Глэдис начала обратный отсчет. Джил потела, как скаковая лошадь, и чувствовала себя коровой, но при виде Ричарда сумела растянуть губы в улыбке. Он с самого начала возражал против «совершеннейшей нелепости» упражнений Глэдис Смайли и по-прежнему не смирился с мыслью, что Дора Фостер примет роды у своей дочери в фамильном доме Фостеров в Уилтшире. Но поскольку Джил пошла на компромисс относительно свадьбы, согласившись на более современный вариант — брак после рождения ребенка, хотя предпочла бы иной порядок событий (помолвка, свадьба и только потом рождение ребенка), то она знала, что в конце концов возьмет в этом вопросе верх. Ведь это она рожает, а не он. И если она хотела, чтобы роды принимала ее мать — акушерка с тридцатилетним опытом работы, значит, так тому и быть. «Ты пока еще не мой муж, дорогой, — с любезной улыбкой напоминала она Ричарду каждый раз, когда он пытался изменить ее решение. — Пока что я еще не поклялась перед всеми любить, почитать и слушаться тебя».
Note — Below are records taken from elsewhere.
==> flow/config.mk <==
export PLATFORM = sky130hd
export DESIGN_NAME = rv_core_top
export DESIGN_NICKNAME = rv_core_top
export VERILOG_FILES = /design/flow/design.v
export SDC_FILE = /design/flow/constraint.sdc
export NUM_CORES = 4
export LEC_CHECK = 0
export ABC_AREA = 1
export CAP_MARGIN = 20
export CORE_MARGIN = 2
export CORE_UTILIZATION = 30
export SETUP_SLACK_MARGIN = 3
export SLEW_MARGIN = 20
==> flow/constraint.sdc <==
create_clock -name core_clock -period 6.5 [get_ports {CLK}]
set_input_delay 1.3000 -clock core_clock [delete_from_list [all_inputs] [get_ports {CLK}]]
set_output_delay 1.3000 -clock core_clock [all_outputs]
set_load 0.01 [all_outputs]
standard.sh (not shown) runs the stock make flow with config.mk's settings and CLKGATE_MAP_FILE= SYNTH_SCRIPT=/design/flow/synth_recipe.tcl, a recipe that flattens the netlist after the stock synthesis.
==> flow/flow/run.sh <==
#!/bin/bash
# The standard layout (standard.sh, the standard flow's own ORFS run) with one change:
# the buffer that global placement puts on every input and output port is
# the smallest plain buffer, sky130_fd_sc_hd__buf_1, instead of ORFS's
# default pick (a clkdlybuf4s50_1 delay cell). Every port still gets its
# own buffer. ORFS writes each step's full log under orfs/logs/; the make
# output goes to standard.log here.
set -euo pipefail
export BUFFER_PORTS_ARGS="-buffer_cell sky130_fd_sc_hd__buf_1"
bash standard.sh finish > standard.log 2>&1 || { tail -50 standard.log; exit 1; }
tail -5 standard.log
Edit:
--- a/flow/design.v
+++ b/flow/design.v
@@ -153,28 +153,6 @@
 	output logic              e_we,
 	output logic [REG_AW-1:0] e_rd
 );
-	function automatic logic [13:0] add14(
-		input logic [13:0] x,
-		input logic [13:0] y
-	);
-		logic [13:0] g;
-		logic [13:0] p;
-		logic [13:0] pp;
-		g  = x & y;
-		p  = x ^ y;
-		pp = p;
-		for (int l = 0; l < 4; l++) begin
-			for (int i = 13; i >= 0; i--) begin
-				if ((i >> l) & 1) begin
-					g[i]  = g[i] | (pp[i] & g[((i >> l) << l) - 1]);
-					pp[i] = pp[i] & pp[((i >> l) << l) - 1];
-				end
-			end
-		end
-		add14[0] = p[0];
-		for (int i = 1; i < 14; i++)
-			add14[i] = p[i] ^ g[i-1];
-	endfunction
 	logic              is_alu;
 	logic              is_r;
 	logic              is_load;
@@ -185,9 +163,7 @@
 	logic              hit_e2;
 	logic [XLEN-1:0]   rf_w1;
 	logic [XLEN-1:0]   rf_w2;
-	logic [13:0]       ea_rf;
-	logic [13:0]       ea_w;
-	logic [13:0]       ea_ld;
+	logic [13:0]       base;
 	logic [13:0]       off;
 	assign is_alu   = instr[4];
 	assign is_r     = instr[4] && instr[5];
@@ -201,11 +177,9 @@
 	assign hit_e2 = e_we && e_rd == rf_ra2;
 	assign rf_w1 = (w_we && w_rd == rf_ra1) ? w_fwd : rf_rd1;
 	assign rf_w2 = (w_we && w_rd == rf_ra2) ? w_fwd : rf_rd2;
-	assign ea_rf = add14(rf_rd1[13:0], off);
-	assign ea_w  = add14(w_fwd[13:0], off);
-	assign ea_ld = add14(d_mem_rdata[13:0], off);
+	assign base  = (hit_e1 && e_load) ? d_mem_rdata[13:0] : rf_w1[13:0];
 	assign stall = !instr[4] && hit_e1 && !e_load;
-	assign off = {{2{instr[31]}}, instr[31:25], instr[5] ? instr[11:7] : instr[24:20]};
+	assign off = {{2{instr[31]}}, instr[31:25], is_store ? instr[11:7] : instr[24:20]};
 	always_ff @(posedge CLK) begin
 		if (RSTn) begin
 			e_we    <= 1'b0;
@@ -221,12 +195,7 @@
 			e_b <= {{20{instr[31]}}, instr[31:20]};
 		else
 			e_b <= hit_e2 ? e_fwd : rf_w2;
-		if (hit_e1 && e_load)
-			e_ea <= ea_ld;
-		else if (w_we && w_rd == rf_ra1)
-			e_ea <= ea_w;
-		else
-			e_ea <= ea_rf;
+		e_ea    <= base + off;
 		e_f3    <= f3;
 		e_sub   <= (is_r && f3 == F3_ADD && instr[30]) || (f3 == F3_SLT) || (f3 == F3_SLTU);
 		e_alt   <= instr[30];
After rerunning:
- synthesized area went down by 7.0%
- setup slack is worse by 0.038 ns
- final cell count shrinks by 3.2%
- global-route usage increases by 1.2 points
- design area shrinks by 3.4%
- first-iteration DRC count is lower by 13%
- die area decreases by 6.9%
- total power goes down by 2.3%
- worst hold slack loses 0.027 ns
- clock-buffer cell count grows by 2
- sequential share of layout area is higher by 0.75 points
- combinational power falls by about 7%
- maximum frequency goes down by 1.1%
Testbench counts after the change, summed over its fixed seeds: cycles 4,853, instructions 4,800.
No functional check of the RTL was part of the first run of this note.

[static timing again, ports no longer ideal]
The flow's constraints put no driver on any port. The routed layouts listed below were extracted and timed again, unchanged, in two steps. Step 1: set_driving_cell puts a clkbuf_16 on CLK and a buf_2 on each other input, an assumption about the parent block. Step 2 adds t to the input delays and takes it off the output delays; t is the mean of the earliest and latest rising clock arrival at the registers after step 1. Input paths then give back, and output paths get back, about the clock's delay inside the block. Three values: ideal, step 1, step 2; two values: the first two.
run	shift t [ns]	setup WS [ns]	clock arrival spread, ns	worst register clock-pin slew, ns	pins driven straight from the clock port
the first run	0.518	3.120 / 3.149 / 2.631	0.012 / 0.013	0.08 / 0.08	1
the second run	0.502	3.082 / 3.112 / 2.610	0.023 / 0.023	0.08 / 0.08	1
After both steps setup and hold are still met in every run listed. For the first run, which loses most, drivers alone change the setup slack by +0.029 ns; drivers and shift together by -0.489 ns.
Это был сильный аргумент, и она знала это. Знал и Ричард. Вот почему роды пройдут в соответствии с ее желаниями.

— Четыре… три… два… один… Все! — воскликнула Глэдис. — Отлично поработали. Продолжай в том же духе, и ребенок из тебя выскочит пробкой. Вот увидишь. — Она подала Джил полотенце и кивнула Ричарду, стоявшему в дверях с осунувшимся лицом. — Вы определились с именем?